Now that K=2, K=3 runs for entropy are done, I have to do downstream stuff to calculate admixture proportions and then plot these values. Here is what I di:
Folder: /uufs/chpc.utah.edu/common/home/u6007910/projects/lyc_dubois/entropy/mcmc
Step 1: Run estpop_entropy to convert the chains for each source K (2,3,4,5) run to get mean, median and CIs for the admixture proportions ("q files")
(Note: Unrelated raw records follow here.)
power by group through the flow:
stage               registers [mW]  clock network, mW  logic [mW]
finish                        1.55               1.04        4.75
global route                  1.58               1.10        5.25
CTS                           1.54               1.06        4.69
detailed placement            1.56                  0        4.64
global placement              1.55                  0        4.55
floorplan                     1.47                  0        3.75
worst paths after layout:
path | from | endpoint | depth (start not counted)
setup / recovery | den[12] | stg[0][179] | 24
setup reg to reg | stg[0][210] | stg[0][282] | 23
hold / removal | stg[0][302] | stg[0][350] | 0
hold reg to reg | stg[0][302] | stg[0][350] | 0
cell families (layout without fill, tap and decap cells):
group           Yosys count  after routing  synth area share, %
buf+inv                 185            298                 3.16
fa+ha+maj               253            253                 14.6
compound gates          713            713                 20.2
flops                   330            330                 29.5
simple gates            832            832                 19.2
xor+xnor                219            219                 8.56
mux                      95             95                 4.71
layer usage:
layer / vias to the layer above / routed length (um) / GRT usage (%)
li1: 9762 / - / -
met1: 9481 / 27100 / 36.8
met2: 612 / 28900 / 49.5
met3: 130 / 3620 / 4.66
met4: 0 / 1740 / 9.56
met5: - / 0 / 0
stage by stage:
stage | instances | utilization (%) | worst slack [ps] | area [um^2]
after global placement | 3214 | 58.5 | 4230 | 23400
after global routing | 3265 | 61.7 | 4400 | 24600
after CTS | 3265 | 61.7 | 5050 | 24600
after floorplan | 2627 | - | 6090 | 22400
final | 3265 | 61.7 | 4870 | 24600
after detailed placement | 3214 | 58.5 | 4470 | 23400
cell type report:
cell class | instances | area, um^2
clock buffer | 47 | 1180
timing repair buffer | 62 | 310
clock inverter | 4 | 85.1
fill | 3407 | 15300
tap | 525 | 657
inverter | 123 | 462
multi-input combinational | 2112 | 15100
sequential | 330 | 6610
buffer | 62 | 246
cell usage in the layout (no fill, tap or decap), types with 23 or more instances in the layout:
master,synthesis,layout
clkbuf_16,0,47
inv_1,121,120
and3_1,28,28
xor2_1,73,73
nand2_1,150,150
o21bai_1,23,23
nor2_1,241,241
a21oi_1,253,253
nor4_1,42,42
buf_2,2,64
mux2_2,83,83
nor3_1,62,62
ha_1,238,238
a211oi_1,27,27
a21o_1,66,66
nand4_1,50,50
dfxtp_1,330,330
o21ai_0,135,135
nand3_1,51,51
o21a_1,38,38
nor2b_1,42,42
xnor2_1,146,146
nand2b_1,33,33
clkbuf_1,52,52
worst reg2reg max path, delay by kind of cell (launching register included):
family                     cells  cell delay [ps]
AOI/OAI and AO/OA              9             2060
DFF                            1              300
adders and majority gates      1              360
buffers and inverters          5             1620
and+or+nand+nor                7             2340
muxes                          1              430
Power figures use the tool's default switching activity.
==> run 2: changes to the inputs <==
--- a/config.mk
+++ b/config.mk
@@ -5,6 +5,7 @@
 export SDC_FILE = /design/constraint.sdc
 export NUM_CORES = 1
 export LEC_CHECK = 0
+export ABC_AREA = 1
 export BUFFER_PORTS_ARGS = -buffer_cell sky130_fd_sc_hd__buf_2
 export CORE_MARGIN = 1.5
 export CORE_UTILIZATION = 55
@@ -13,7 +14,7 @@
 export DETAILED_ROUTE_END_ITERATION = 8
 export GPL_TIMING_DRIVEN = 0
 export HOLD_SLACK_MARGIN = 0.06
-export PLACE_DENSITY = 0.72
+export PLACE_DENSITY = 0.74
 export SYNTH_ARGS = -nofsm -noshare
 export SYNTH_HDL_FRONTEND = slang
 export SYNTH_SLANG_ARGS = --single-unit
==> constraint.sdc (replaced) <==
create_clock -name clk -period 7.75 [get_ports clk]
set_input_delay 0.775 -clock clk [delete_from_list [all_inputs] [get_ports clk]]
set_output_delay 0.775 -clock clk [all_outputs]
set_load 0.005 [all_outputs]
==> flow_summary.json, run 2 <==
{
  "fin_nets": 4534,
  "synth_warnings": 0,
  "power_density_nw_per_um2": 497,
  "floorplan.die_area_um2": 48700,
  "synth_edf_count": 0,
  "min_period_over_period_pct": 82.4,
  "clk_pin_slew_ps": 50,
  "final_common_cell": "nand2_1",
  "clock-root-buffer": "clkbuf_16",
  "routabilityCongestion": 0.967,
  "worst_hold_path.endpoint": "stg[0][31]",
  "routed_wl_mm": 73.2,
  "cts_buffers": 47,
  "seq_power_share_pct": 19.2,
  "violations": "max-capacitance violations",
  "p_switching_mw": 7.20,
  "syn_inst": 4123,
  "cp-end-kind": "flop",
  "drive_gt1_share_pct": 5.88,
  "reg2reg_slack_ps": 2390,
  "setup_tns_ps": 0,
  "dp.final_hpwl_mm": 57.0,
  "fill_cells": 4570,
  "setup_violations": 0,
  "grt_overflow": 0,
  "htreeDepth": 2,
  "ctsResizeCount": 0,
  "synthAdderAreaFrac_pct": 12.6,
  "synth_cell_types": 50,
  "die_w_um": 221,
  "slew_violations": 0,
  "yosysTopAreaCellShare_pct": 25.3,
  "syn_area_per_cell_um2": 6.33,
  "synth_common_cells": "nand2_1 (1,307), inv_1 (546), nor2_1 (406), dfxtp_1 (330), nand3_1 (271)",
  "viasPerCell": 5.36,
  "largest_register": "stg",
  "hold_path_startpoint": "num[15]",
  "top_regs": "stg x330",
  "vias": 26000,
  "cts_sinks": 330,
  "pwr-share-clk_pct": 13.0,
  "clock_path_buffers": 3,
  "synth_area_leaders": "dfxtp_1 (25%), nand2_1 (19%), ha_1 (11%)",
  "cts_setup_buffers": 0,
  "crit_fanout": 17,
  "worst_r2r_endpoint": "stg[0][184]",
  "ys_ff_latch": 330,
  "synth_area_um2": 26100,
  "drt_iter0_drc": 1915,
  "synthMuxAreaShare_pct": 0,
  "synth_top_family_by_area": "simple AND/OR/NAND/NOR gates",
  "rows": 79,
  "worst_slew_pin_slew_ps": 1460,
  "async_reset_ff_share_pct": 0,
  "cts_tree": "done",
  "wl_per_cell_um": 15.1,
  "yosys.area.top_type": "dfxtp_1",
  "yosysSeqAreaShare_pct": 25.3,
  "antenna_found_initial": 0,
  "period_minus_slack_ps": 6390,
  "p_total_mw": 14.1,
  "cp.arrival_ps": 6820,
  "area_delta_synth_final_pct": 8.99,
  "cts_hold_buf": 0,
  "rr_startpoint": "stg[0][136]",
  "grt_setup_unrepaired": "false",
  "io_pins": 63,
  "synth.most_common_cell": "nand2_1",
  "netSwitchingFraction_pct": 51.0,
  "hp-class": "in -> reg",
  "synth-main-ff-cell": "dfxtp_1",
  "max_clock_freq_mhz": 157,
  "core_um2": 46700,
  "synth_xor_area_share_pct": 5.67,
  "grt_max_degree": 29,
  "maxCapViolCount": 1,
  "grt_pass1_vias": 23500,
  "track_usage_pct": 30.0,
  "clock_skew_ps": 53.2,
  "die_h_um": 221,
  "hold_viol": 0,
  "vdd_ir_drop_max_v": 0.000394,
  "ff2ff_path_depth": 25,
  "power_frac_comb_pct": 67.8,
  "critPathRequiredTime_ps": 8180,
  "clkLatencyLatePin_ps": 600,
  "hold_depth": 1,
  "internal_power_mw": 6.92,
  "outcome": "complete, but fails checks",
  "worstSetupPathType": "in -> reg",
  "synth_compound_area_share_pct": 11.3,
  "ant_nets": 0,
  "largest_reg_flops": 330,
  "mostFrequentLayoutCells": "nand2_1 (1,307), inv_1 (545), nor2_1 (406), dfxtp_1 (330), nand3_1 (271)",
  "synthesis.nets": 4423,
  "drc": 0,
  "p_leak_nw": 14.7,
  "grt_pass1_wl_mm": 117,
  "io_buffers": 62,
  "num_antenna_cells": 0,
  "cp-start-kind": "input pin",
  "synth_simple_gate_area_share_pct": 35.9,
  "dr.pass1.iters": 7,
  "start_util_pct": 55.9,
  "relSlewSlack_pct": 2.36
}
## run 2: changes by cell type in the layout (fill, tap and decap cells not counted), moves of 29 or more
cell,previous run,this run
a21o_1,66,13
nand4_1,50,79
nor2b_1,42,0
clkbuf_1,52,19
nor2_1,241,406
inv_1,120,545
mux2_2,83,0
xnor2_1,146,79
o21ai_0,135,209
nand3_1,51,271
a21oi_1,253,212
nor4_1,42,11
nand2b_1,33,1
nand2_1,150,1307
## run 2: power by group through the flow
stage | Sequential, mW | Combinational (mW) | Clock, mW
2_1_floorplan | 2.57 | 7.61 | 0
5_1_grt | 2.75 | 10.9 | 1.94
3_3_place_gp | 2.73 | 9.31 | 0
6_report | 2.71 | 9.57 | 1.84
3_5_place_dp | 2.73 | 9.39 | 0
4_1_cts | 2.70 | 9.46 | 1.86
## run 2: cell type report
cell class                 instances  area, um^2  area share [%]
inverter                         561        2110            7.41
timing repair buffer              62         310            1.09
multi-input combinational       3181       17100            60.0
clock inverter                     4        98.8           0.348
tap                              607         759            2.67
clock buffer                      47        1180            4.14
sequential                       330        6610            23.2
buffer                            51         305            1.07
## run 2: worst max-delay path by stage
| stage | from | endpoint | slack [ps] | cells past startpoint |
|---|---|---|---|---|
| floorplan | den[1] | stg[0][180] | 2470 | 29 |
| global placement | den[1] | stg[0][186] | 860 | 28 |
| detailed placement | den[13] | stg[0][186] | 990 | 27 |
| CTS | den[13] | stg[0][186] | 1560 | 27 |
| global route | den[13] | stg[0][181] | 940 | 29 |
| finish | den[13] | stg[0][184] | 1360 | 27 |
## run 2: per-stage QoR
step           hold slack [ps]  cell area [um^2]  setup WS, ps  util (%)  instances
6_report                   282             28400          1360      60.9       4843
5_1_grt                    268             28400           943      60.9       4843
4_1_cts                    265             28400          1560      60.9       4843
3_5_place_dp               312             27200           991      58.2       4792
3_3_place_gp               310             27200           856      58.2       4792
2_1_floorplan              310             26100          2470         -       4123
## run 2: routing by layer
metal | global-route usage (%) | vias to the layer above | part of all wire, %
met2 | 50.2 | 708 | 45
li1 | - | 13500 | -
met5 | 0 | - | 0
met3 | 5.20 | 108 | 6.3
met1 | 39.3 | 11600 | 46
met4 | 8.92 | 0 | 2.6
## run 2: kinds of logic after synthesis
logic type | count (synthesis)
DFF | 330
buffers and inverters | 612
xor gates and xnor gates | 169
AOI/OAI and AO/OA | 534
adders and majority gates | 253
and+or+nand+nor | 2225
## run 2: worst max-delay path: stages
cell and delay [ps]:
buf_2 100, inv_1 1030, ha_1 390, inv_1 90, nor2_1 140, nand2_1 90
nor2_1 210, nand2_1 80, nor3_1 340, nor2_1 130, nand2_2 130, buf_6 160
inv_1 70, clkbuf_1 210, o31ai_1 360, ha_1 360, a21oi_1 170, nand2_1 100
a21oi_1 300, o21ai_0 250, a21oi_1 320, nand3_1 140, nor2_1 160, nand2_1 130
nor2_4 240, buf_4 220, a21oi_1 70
Usage: /uufs/chpc.utah.edu/common/home/u6000989/bin/estpost_entropy -o q_K2.txt -p q -s 0 -w 0 ento_lyc_hybridsCh1K3.hdf5 ento_lyc_hybridsCh2K3.hdf5 ento_lyc_hybridsCh3K3.hdf5
This should be repeated for each K (3, 4, 5...). This will create the q_K2.txt file to which I manually added the header mean, median, CI_LB, CI_UB. This file will contain the summary of admixture proportions across the 3 chains I ran for entropy. There will be admixture proportions for each population source (K) and these will be repeated for the 835 individuals used in the analysis. Now, I wanted to generate some kind of summary of these admixture proportions so I plotted them in R.
Step 2: Summary of admixture proportions, initial pass of plots in R
Here is the code I used to do this:
#plotting the admixture proportion means for K=2, here the means are repeated twice (2 X 835 individuals = 1670)
q2 <- read.csv("q_K2.txt", header=TRUE)
head(q2) #sanity check
pops <- read.table("temp_pop.txt, header=FALSE) #order of 835 populations
pops2 <- rbind(pops, pops) #create a column of pops repeated twice for each individual in the q file
q2pops <- cbind(pops2, q2)
head(q2pops)
#plot
col.rainbow <- rainbow(23) #get 23 colors for 23 populations in the data
plot(q2pops$mean[1:835], col=col.rainbow[q2pops$V1[1:835]])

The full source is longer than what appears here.